Apr 062007
 

With genealogical evidence, you should not trust any one source to be accurate. I contend that even a preponderance of the evidence is not necessarily accurate. Researchers often look for corroborating evidence from other sources before accepting a fact as true. Various sources have different weights as to their trustworthiness and accuracy. But it can still be a mistake to draw a conclusion based on a given set of sources.

For instance someone’s date of birth taken from their death certificate has a greater chance of being incorrect since their birth happened so many years beforehand. The person filling out the death certificate may only be guessing the deceased’s birth date. The birth date is seldom verified with other official records when the death certificate is filed.

Birth certificates are considered more accurate because they are recorded soon after birth, when everyone involved is sure when it happened. However a clerk generally recorded births in a ledger book. Sometimes these ledgers were themselves re-copied several years later. So even a “birth certificate” is subject to transcription errors and recording mistakes.

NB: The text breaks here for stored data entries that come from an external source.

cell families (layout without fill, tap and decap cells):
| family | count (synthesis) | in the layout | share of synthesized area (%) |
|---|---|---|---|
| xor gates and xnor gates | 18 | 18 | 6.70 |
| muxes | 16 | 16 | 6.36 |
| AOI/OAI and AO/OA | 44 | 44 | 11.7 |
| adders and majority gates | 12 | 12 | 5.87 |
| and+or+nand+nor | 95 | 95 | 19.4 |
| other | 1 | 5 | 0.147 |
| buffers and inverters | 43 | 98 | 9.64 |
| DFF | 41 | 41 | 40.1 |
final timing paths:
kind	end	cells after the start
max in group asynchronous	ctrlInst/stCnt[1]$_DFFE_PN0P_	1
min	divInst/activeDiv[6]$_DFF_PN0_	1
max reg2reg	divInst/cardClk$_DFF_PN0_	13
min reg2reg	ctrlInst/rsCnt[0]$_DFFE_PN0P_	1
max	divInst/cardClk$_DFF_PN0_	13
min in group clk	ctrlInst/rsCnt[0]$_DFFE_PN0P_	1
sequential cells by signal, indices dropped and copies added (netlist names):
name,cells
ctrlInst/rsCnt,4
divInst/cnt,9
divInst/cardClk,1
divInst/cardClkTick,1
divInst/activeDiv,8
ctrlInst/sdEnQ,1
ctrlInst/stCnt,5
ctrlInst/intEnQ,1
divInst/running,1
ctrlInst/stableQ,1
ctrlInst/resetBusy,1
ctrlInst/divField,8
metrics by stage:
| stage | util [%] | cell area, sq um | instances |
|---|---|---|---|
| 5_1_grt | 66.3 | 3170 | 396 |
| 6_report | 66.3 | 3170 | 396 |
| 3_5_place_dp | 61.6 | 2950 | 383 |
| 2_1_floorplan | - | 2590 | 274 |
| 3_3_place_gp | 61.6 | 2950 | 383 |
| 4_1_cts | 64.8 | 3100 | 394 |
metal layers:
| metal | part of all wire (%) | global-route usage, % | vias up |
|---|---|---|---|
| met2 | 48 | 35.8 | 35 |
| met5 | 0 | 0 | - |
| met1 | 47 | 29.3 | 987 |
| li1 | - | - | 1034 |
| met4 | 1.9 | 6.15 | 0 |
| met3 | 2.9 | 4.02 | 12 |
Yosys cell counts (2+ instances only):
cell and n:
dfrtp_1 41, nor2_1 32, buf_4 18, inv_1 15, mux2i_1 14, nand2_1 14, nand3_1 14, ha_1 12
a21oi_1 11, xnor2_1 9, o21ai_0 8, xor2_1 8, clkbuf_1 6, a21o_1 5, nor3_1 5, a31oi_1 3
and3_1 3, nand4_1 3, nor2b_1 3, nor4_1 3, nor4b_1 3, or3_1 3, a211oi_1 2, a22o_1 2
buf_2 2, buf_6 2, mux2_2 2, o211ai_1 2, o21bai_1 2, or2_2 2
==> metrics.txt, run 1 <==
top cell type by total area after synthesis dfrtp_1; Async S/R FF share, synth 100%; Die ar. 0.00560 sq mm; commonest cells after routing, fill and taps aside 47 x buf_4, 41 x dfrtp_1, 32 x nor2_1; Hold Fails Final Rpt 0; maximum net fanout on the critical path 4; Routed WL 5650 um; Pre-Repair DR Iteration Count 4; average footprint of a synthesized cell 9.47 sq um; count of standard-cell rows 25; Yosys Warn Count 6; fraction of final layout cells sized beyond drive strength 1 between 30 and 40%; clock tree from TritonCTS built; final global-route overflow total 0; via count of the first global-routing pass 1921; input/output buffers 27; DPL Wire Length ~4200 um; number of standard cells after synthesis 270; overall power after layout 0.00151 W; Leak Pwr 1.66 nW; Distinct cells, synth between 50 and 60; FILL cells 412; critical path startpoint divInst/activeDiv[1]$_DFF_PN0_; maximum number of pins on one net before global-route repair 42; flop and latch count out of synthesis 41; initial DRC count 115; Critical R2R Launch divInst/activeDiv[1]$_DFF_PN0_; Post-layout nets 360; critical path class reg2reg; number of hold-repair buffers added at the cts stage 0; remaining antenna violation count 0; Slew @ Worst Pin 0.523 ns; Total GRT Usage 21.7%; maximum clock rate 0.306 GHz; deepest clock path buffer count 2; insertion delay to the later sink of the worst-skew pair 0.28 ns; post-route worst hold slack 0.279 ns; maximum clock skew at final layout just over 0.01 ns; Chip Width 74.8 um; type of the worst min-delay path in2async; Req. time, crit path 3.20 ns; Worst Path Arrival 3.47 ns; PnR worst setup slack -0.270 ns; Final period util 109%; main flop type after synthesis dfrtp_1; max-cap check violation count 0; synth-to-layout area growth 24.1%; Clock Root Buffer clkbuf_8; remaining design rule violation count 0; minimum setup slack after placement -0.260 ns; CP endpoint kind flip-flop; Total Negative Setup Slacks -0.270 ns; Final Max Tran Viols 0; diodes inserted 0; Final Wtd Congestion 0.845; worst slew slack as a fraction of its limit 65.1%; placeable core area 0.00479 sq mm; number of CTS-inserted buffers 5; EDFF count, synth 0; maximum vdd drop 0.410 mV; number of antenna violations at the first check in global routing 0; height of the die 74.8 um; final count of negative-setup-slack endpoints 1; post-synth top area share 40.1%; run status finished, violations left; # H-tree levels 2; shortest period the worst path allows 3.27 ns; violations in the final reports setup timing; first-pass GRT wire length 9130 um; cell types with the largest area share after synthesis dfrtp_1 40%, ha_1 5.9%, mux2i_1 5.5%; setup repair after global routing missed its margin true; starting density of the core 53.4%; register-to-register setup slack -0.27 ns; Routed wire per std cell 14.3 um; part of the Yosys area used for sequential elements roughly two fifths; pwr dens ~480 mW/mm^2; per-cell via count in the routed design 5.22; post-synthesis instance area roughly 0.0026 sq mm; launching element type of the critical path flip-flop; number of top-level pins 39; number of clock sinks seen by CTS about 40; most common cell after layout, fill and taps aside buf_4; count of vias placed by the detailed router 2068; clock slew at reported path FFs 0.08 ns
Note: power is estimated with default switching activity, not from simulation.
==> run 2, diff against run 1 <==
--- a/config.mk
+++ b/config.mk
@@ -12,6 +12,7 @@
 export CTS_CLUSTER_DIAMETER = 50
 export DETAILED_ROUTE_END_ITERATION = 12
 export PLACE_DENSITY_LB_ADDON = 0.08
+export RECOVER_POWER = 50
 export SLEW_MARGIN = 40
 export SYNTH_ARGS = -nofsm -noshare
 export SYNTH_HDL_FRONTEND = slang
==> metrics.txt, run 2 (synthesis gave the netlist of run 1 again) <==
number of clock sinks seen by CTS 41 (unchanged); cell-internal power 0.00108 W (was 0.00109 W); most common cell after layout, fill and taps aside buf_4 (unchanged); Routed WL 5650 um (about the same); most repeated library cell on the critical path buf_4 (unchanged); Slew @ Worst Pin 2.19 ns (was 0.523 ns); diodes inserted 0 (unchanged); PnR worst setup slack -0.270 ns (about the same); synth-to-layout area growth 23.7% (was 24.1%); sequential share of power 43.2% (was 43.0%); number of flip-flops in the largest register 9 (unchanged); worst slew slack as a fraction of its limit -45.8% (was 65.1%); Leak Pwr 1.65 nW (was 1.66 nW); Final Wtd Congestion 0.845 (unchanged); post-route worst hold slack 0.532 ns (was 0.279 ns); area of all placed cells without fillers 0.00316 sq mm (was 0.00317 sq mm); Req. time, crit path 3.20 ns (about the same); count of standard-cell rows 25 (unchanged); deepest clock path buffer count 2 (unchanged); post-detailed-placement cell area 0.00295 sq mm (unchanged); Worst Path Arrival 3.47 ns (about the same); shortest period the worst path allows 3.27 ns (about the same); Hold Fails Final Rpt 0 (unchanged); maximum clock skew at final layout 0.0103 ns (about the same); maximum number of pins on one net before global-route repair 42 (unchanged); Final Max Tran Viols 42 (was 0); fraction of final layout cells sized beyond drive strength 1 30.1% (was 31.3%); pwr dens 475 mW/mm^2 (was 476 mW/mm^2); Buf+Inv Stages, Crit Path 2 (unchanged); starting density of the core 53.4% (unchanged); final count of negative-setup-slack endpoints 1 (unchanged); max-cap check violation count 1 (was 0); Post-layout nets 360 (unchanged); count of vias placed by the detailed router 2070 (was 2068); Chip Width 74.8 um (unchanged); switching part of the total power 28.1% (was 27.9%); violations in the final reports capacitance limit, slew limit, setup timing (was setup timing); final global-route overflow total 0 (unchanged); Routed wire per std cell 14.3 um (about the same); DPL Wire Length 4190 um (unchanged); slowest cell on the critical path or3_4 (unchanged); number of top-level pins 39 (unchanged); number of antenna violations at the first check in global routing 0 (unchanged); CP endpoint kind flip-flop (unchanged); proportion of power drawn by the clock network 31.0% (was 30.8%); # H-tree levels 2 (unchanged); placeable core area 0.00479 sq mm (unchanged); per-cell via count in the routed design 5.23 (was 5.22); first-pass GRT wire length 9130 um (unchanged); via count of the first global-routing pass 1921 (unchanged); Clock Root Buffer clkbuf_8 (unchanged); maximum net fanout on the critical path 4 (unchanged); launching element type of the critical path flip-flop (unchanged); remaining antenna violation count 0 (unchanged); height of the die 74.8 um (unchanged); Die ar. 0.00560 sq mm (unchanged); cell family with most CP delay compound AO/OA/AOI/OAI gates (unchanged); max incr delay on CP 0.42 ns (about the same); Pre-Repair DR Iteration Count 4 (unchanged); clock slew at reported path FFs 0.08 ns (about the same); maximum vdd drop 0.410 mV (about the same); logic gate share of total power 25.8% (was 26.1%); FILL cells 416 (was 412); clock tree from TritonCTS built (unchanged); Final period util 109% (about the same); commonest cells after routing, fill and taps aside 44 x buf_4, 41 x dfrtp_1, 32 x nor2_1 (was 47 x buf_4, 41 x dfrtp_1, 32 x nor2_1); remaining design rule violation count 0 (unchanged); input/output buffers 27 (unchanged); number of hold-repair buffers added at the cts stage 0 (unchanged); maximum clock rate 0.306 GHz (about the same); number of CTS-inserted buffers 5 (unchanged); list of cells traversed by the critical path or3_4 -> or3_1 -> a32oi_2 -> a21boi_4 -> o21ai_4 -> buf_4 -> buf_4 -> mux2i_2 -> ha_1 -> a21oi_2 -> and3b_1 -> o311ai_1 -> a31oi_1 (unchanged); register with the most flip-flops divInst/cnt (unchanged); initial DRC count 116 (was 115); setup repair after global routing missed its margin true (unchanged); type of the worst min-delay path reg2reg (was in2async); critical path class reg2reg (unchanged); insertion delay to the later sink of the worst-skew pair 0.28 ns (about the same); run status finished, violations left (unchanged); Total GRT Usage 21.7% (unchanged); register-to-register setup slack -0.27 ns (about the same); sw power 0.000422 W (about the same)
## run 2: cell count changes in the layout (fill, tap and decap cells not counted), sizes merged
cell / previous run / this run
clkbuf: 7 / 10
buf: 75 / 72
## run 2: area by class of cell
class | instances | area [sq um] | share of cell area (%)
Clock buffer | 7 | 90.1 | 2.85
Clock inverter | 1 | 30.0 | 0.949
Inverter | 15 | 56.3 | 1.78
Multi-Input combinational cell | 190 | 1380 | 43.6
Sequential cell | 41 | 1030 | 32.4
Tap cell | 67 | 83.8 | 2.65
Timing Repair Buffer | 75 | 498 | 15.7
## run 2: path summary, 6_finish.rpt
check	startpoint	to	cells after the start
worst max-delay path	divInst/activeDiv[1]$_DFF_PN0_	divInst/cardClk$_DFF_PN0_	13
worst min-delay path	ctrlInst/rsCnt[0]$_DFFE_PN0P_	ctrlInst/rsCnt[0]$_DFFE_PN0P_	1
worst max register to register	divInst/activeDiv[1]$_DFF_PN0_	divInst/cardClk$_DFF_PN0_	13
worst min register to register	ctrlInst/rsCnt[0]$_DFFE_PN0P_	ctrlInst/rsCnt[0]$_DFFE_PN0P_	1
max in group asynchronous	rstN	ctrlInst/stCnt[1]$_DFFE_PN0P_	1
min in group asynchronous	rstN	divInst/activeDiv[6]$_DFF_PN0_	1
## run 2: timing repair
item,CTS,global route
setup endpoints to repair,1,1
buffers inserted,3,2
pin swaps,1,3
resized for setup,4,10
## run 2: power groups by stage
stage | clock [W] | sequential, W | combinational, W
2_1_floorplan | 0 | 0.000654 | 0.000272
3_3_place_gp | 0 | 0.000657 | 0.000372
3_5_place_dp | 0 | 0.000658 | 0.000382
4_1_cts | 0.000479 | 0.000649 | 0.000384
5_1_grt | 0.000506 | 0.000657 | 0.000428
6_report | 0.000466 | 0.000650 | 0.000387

Even if a birth record and a death record each point to the same birth date, that date is not necessarily accurate. Two or more inaccurate records do not make an accurate record.

That is why citing a source in genealogical research is so important. You, or a subsequent researcher may happen upon another source in the future that corroborates or refutes a given fact. All sources will again need to be weighed for accuracy before another conclusion can be drawn. Any genealogical fact has an inherent degree of accuracy that is never 100%.